Along with this formidable draftmanship, Kentridge must possess an inconceivable level of patience, with such a tedious process, refusing any kind of computerized special effects. 



Cross Roads


In my current art practice I feel I have ultimately come to a cross roads with my trajectories for the oncoming years. I feel that what sustains and ultimately creates desire and affection for my current art practice is figurative and gesture styles. Looking more complex into these styles I try to locate what it is about these styles that creates ideas which underpin my trajectories. I feel ultimately that gesture is the idea of freedom and energy, captivating the viewer with such loose expressive gestures, often non coherent to reality. 
The freedom and gap between the artist and the art work with materiality of mediums used, activates this field of energy that pulses the viewer to and away from the work. Figurative elements to this gesture I feel obis a sense of relief and sense to the often overwhelming chaotic gesture. 

In this writing i mentioned I felt I had come to a cross roads with my art practice, which i say this as a lecturer abruptly said that I am a right handed painter who creates gesture as habit, something which I should derive from. This ultimately took me back and challenged my passion for these ideas. Firstly what is habit? In my opinion gesture creates anything we express, the way we express our thoughts and feeling through hand gestures, intimate details of marks we create as a force of affection is also gesture, and any line and expression in my opinion is gesture. So how can gesture not be habit, when it is so conceived from our everyday life and experiences. 
Should I embrace and exaggerate this feeling of passion for gesture and prove I have more to say in an ongoing art practice or derive my own personal interests and follow my lectures perspective? I thought about this comment numerous times and questioned various ideas. Maybe I should do neither, I know to achieve things you've have never had, you've got to do something you've never done before. 
So exploring various territories could ultimately be hugely beneficial in spanning out and deepening my on-going art practice. But instead of walking away from my passion of my practice today, I can inject ideas of energy and freedom and expression into these new territories and also visa versa which i can see immense amount of potential development occurring through this exploration of various fields as we as artist do so naturally but I will ultimately apply more significantly in fields and territories I may not be familiar with or have yet to experience. I now after illustrating these ideas feel as those I need to research and ultimately execute different explorations without due or thought on some occasions, because when thinking to much about the work "habit" is a likely occurrence, and the play of chance more exhilarating and engaging than a work built up of repentance of "habit." 

Sunday, 5 May 2013

Define me as "gesture"


To help me understand and define what gesture is in terms of my style and practice of art making I have researched various definitions to create a collective rudimental term to underpin the style frequently referred to in my art vocabulary.  
Gesture is quick, loose drawing that captures the energy and movement within a frame of work.

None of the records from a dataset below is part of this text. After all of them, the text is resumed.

==> src/rtl/adc_chain_reader.sv <==
module adc_chain_reader
  import adc_chain_pkg::*;
#(
  parameter int NUM_DEV   = 3,
  parameter int CLK_DIV   = 2,
  parameter int CONV_CYC  = 80,
  parameter int CYCLE_CYC = 100,
  parameter int BUSY_TMO  = 200,
  localparam int IDX_W    = (NUM_DEV > 1) ? $clog2(NUM_DEV) : 1
) (
  input  logic              clk,
  input  logic              rst_n,
  input  logic              start,
  input  logic              use_busy,
  input  logic              sdo_in,
  output logic              cnv,
  output logic              sck,
  output logic              word_valid,
  output logic [WORD_W-1:0] word_data,
  output logic [IDX_W-1:0]  word_idx,
  output logic              frame_done,
  output logic              busy_err
);
  localparam int PMAX    = WORD_W * NUM_DEV + 1;
  localparam int PW      = $clog2(PMAX + 1);
  localparam int PHW     = $clog2(2 * CLK_DIV + 1);
  localparam int WT_MAX  = (CONV_CYC > BUSY_TMO) ? CONV_CYC : BUSY_TMO;
  localparam int WTW     = $clog2(WT_MAX + 2);
  localparam int GAP_LIM = (CYCLE_CYC > 2) ? CYCLE_CYC - 2 : 0;
  localparam int GW      = $clog2(GAP_LIM + 2);
  localparam int BW      = $clog2(WORD_W);

  acr_state_e     state;
  logic           mode_q;
  logic [PHW-1:0] ph;
  logic [PW-1:0]  pcnt;
  logic           err_q, fd_q;
  logic [WTW-1:0] wcnt;
  logic [GW-1:0]  gcnt;

  // named internal events
  logic launch_evt, conv_end_evt, busy_seen_evt, tmo_evt, smp_evt, last_evt;
  logic gap_ok, keep_bit;
  int   dpos;

  acr_count #(.MAXV(WT_MAX), .RST_FULL(1'b0)) u_wait (
    .clk(clk), .rst_n(rst_n),
    .clr(!(state == ST_CONV || state == ST_WAITB)), .cnt(wcnt));

  acr_count #(.MAXV(GAP_LIM), .RST_FULL(1'b1)) u_gap (
    .clk(clk), .rst_n(rst_n), .clr(state == ST_SETUP), .cnt(gcnt));

  always_comb begin
    gap_ok        = gcnt >= GW'(GAP_LIM);
    launch_evt    = (state == ST_IDLE) && start && gap_ok;
    conv_end_evt  = (state == ST_CONV) && (wcnt == WTW'(CONV_CYC - 1));
    busy_seen_evt = (state == ST_WAITB) && sdo_in;
    tmo_evt       = (state == ST_WAITB) && !sdo_in && (wcnt == WTW'(BUSY_TMO - 1));
    smp_evt       = (state == ST_SHIFT) && (ph == PHW'(2 * CLK_DIV - 1));
    last_evt      = smp_evt && (pcnt == PW'(pulse_total(NUM_DEV, mode_q) - 1));
    dpos          = data_pos(int'(pcnt), mode_q);
    keep_bit      = (dpos >= 0);
  end

  always_ff @(posedge clk) begin
    if (!rst_n) begin
      state  <= ST_IDLE;
      mode_q <= 1'b0;
      ph     <= '0;
      pcnt   <= '0;
      err_q  <= 1'b0;
      fd_q   <= 1'b0;
    end else begin
      err_q <= tmo_evt;
      fd_q  <= (state == ST_DONE);
      case (state)
        ST_IDLE: if (launch_evt) begin
          state  <= ST_SETUP;
          mode_q <= use_busy;
        end
        ST_SETUP: state <= mode_q ? ST_WAITB : ST_CONV;
        ST_CONV: if (conv_end_evt) begin
          state <= ST_SHIFT;
          ph    <= '0;
          pcnt  <= '0;
        end
        ST_WAITB: begin
          if (busy_seen_evt) begin
            state <= ST_SHIFT;
            ph    <= PHW'(2 * CLK_DIV - 1);
            pcnt  <= '0;
          end else if (tmo_evt) begin
            state <= ST_IDLE;
          end
        end
        ST_SHIFT: begin
          if (smp_evt) begin
            ph   <= '0;
            pcnt <= pcnt + 1'b1;
            if (last_evt) state <= ST_DONE;
          end else begin
            ph <= ph + 1'b1;
          end
        end
        ST_DONE: state <= ST_IDLE;
        default: state <= ST_IDLE;
      endcase
    end
  end

  always_comb begin
    case (state)
      ST_SETUP: sck = mode_q;
      ST_WAITB: sck = 1'b1;
      ST_SHIFT: sck = (ph >= PHW'(CLK_DIV));
      default:  sck = 1'b0;
    endcase
  end

  assign cnv        = (state == ST_CONV) || (state == ST_WAITB) ||
                      (state == ST_SHIFT) || (state == ST_DONE);
  assign frame_done = fd_q;
  assign busy_err   = err_q;

  acr_deser #(.IDX_W(IDX_W), .WORD_W(WORD_W)) u_deser (
    .clk(clk), .rst_n(rst_n),
    .smp(smp_evt), .keep(keep_bit), .bit_in(sdo_in),
    .bit_pos(BW'(dpos % WORD_W)), .idx_in(IDX_W'(dpos / WORD_W)),
    .word_valid(word_valid), .word_data(word_data), .word_idx(word_idx));

endmodule

==> config.mk <==
export PLATFORM = sky130hd
export DESIGN_NAME = adc_chain_reader
export DESIGN_NICKNAME = d
export VERILOG_FILES = /design/src/rtl/adc_chain_pkg.sv /design/src/rtl/acr_count.sv /design/src/rtl/acr_deser.sv /design/src/rtl/adc_chain_reader.sv
export SDC_FILE = /design/constraint.sdc
export NUM_CORES = 1
export LEC_CHECK = 0
export BUFFER_PORTS_ARGS = -buffer_cell sky130_fd_sc_hd__buf_2
export CAP_MARGIN = 40
export CORE_MARGIN = 2
export CORE_UTILIZATION = 59
export CTS_CLUSTER_SIZE = 24
export DETAILED_ROUTE_END_ITERATION = 16
export GPL_TIMING_DRIVEN = 1
export MAX_ROUTING_LAYER = met4
export PLACE_DENSITY = 0.76
export SKIP_CTS_REPAIR_TIMING = 1
export SLEW_MARGIN = 30
export SYNTH_ARGS = -nofsm -noshare
export SYNTH_HDL_FRONTEND = slang
export SYNTH_HIERARCHICAL = 1
export SYNTH_SLANG_ARGS = --single-unit
==> constraint.sdc <==
create_clock -name clk -period 2.3 [get_ports clk]
set_input_delay 0.115 -clock clk [delete_from_list [all_inputs] [get_ports clk]]
set_output_delay 0.115 -clock clk [all_outputs]
set_load 0.02 [all_outputs]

It is that the concept of gesture is twofold: it describes the visual characteristics of the action of a figure; and it embodies the intangible "essence" of a figure or object. It is is the act of the artist loose arm movements, using the large muscles of the arm rather than the small muscles of the hand and wrist that is an action to purvey gesture. 
Many artist use there bodies to preform repetitive gestures that highlighted ordinary, seemingly pointless actions typically engaged in without notice or consequence.